Da tutto questo discende che la pedopornografia virtuale rileva sul piano penale anche quando viene realizzata senza utilizzare immagini di “minori reali”, dal momento che ad essere tutelata non è soltanto la libertà sessuale della persona reale eventualmente effigiata, ma anche la personalità e lo sviluppo dei soggetti minorenni intesi come categoria in generale.


[1] Cassazione penale, sez. III, sent. n. 39039 del 28 agosto 2018.

[2] Il termine “sexting”, deriva dall’unione delle parole inglesi “sex” (sesso) e “texting” (pubblicare testo). Si può definire sexting l’invio e/o la ricezione e/o la condivisione di testi, video o immagini sessualmente esplicite. Spesso sono realizzate con il telefonino e vengono diffuse attraverso il telefonino stesso (tramite invio di mms o condivisione tramite bluetooth) o attraverso siti, e-mail, chat, whatsapp o snapchat.

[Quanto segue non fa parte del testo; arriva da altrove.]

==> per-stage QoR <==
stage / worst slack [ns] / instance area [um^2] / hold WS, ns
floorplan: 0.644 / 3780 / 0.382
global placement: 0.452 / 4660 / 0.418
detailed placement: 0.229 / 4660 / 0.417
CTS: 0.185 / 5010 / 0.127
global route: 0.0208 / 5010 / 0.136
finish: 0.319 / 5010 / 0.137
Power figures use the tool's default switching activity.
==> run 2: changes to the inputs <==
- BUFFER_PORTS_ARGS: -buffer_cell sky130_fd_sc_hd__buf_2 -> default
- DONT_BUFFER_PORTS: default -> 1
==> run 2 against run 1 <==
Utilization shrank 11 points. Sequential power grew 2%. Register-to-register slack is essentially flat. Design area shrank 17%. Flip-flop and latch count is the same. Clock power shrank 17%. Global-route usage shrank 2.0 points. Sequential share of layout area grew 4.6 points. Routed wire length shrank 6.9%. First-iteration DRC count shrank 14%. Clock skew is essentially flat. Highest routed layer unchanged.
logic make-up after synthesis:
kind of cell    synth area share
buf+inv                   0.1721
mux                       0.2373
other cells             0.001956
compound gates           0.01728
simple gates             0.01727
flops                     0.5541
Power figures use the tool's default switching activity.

[3] Cassazione penale, sez. III, sent. n. 11675 del 21 marzo 2016.

[4] Articolo 600 ter, comma 4 del codice penale.

[5] E successivamente modificato dalla legge 6 febbraio 2006 n. 38 e poi dalla legge 1° ottobre 2012 n. 172.

[6] Articolo 609 quater del codice penale.

[7] Articolo 600 ter, comma 7 del codice penale. Il 14 dicembre 2017 il Parlamento europeo ha approvato una risoluzione sull’attuazione della direttiva 2011/93/UE del Parlamento europeo e del Consiglio, del 13 dicembre 2011, relativa alla lotta contro l’abuso e lo sfruttamento sessuale dei minori e la pornografia minorile, la quale, tra l’altro, afferma che, invece del sintagma “pornografia minorile”, sarebbe preferibile adottare l’espressione “materiale contenente abusi sessuali su minori” per definire i reati di cui agli articoli 5 e 2, lettera c), della direttiva 2011/93/UE.

[8] Cassazione penale, Sez. III, sent. n. 27252 del 12 luglio 2012.

[9] Cassazione penale, Sez. III, sent. n. 17178 dell’11 marzo 2010.

[10] Cassazione penale, Sez.III, sent. n. 5143 del 1. febbraio 2013.

[11] Cassazione penale, Sez. III, sent. n. 47239 del 6 dicembre 2012.

[12] Le Sezioni Unite della Corte di Cassazione si sono pronunciate a seguito dell’ordinanza n. 10167 del 6 marzo 2018 della terza sezione penale della Suprema Corte, che ha confermato la condanna a 9 anni e 8 mesi di reclusione di un prete di Sciacca (Agrigento) per i reati di prostituzione minorile (articolo 600 c.p.) e di pornografia minorile (articolo 600 ter c.p.). Va ricordato che, a decorrere dal 3 agosto 2017, per effetto della legge 23 giugno 2017 n. 103 (art. 1-comma 66) che ha introdotto il comma 1-bis nel corpo dell’articolo 618 del codice di procedura penale sulle decisioni delle sezioni unite, «se una sezione della corte ritiene di non condividere il principio di diritto enunciato dalle sezioni unite, rimette a queste ultime, con ordinanza, la decisione del ricorso».

[13] Con sentenza n. 13 del 31 maggio 2000 le Sezioni Unite della Cassazione avevano stabilito che la condotta di chi impiega uno o più minori per produrre spettacoli o materiali pornografici è punibile, salvo l’ipotizzabilità di altri reati, solo quando abbia una consistenza tale da implicare il concreto pericolo di diffusione del materiale prodotto.

[14] Articolo 76, comma 4 ter, del Testo Unico Spese di Giustizia (D.p.r. 30 maggio 2002, n. 115).

[15] Cassazione penale, Sez. IV, sent. n. 13497 del 15 febbraio 2017.

[16] Articolo 600 quater. 1 del codice penale, rubricato “Pornografia virtuale”.

[17] Cassazione penale, Sez. III, sent. n. 22265 del 9 maggio 2017.